*The problem*: Your task is to transcribe the entries below exactly, from their first line down to the line containing "run 2: power", and to stop there.

*** Records for the exercise

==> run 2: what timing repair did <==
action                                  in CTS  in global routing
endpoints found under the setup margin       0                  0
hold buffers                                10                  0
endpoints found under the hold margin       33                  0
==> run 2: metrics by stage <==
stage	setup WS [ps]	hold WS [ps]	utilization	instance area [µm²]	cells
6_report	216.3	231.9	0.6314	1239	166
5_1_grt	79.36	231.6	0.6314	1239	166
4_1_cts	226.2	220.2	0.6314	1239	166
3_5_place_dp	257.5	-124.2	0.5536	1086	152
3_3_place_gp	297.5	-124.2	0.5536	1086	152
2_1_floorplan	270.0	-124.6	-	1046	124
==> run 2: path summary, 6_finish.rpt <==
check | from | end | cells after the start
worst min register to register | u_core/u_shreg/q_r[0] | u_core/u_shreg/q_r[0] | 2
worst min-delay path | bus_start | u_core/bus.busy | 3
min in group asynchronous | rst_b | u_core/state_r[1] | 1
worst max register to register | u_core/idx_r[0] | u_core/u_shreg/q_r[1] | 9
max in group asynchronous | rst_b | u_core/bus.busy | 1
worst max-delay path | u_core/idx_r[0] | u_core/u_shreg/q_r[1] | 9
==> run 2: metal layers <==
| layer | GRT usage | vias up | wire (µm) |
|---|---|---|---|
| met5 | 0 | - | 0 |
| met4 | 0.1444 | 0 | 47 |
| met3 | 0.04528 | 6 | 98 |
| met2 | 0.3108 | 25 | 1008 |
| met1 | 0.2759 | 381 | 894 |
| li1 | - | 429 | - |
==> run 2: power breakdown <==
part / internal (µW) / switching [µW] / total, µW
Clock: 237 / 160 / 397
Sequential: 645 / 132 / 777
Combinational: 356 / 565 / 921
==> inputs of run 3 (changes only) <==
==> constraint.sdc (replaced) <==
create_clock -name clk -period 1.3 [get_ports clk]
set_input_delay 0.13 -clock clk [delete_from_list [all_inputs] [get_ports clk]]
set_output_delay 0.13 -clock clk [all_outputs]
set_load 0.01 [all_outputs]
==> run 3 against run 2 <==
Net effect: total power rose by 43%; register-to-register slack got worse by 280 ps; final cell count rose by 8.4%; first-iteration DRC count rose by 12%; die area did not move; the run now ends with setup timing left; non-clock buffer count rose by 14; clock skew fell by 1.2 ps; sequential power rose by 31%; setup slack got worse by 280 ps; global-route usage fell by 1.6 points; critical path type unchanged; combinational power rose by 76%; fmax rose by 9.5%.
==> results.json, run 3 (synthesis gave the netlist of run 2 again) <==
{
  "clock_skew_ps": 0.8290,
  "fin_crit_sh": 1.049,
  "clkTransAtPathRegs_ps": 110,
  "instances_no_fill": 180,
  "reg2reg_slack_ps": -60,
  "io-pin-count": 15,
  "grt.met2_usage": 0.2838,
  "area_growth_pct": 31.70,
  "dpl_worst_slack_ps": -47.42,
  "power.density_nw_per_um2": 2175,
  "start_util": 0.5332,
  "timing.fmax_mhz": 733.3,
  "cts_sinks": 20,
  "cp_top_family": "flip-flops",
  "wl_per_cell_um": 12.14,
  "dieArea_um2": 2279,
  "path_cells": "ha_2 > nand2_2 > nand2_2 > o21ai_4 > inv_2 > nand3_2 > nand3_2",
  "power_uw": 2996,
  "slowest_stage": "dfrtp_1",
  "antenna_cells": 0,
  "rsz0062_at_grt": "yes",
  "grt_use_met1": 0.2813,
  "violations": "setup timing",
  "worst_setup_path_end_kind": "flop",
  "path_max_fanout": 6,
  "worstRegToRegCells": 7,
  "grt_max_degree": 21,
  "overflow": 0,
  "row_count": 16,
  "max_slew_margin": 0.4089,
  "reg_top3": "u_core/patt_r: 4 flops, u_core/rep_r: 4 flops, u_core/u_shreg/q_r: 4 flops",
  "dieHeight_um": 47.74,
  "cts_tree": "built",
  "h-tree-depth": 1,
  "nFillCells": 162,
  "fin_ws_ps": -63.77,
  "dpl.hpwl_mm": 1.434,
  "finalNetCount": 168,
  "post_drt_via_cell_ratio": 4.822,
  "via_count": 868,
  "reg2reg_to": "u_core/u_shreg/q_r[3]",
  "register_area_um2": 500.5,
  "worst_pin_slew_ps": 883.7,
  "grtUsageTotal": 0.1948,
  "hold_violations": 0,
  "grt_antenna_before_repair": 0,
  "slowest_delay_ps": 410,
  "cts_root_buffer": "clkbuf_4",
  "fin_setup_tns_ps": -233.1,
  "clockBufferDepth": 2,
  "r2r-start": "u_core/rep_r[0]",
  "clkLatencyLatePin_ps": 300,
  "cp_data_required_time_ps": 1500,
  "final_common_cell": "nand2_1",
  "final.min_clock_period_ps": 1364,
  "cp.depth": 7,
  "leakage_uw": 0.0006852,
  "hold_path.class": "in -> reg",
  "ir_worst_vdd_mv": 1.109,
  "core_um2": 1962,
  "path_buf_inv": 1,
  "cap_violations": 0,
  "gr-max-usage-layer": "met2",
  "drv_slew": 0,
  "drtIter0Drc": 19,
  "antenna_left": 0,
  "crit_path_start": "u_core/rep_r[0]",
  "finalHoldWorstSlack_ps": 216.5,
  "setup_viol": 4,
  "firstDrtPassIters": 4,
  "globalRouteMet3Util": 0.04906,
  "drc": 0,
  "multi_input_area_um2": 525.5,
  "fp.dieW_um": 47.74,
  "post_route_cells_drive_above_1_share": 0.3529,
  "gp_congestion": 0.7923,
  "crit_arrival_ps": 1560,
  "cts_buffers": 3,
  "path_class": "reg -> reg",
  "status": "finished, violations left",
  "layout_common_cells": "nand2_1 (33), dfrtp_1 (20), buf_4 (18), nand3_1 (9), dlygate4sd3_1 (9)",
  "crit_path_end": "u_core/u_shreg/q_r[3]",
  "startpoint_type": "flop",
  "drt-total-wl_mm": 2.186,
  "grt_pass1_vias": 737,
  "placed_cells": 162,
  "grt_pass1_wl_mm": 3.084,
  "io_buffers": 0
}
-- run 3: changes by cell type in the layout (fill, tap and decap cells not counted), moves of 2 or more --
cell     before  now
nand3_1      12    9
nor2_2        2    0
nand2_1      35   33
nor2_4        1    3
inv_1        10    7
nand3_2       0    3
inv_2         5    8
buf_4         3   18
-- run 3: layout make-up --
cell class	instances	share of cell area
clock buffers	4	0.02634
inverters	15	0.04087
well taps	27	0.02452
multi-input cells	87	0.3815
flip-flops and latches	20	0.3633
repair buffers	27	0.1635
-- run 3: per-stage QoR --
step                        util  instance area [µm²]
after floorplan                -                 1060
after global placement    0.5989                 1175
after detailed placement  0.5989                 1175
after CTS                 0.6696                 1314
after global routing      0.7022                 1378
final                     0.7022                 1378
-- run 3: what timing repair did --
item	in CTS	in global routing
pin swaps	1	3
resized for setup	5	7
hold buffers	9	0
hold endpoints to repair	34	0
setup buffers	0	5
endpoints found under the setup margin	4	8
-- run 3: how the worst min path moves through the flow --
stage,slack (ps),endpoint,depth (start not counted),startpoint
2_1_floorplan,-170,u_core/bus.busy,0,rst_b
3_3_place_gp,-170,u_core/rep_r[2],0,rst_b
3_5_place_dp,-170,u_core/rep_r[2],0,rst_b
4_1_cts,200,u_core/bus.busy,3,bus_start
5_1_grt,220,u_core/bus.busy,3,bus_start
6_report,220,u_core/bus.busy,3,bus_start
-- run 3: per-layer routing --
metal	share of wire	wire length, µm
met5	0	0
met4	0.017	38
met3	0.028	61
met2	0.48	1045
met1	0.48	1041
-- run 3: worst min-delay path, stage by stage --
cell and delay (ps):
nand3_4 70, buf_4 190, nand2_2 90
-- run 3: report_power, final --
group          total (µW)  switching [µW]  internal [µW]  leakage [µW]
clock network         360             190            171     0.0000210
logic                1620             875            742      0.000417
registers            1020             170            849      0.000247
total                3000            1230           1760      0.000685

******

*Solution for this task*:
==> run 2: what timing repair did <==
action                                  in CTS  in global routing
endpoints found under the setup margin       0                  0
hold buffers                                10                  0
endpoints found under the hold margin       33                  0
==> run 2: metrics by stage <==
stage	setup WS [ps]	hold WS [ps]	utilization	instance area [µm²]	cells
6_report	216.3	231.9	0.6314	1239	166
5_1_grt	79.36	231.6	0.6314	1239	166
4_1_cts	226.2	220.2	0.6314	1239	166
3_5_place_dp	257.5	-124.2	0.5536	1086	152
3_3_place_gp	297.5	-124.2	0.5536	1086	152
2_1_floorplan	270.0	-124.6	-	1046	124
==> run 2: path summary, 6_finish.rpt <==
check | from | end | cells after the start
worst min register to register | u_core/u_shreg/q_r[0] | u_core/u_shreg/q_r[0] | 2
worst min-delay path | bus_start | u_core/bus.busy | 3
min in group asynchronous | rst_b | u_core/state_r[1] | 1
worst max register to register | u_core/idx_r[0] | u_core/u_shreg/q_r[1] | 9
max in group asynchronous | rst_b | u_core/bus.busy | 1
worst max-delay path | u_core/idx_r[0] | u_core/u_shreg/q_r[1] | 9
==> run 2: metal layers <==
| layer | GRT usage | vias up | wire (µm) |
|---|---|---|---|
| met5 | 0 | - | 0 |
| met4 | 0.1444 | 0 | 47 |
| met3 | 0.04528 | 6 | 98 |
| met2 | 0.3108 | 25 | 1008 |
| met1 | 0.2759 | 381 | 894 |
| li1 | - | 429 | - |
==> run 2: power breakdown <==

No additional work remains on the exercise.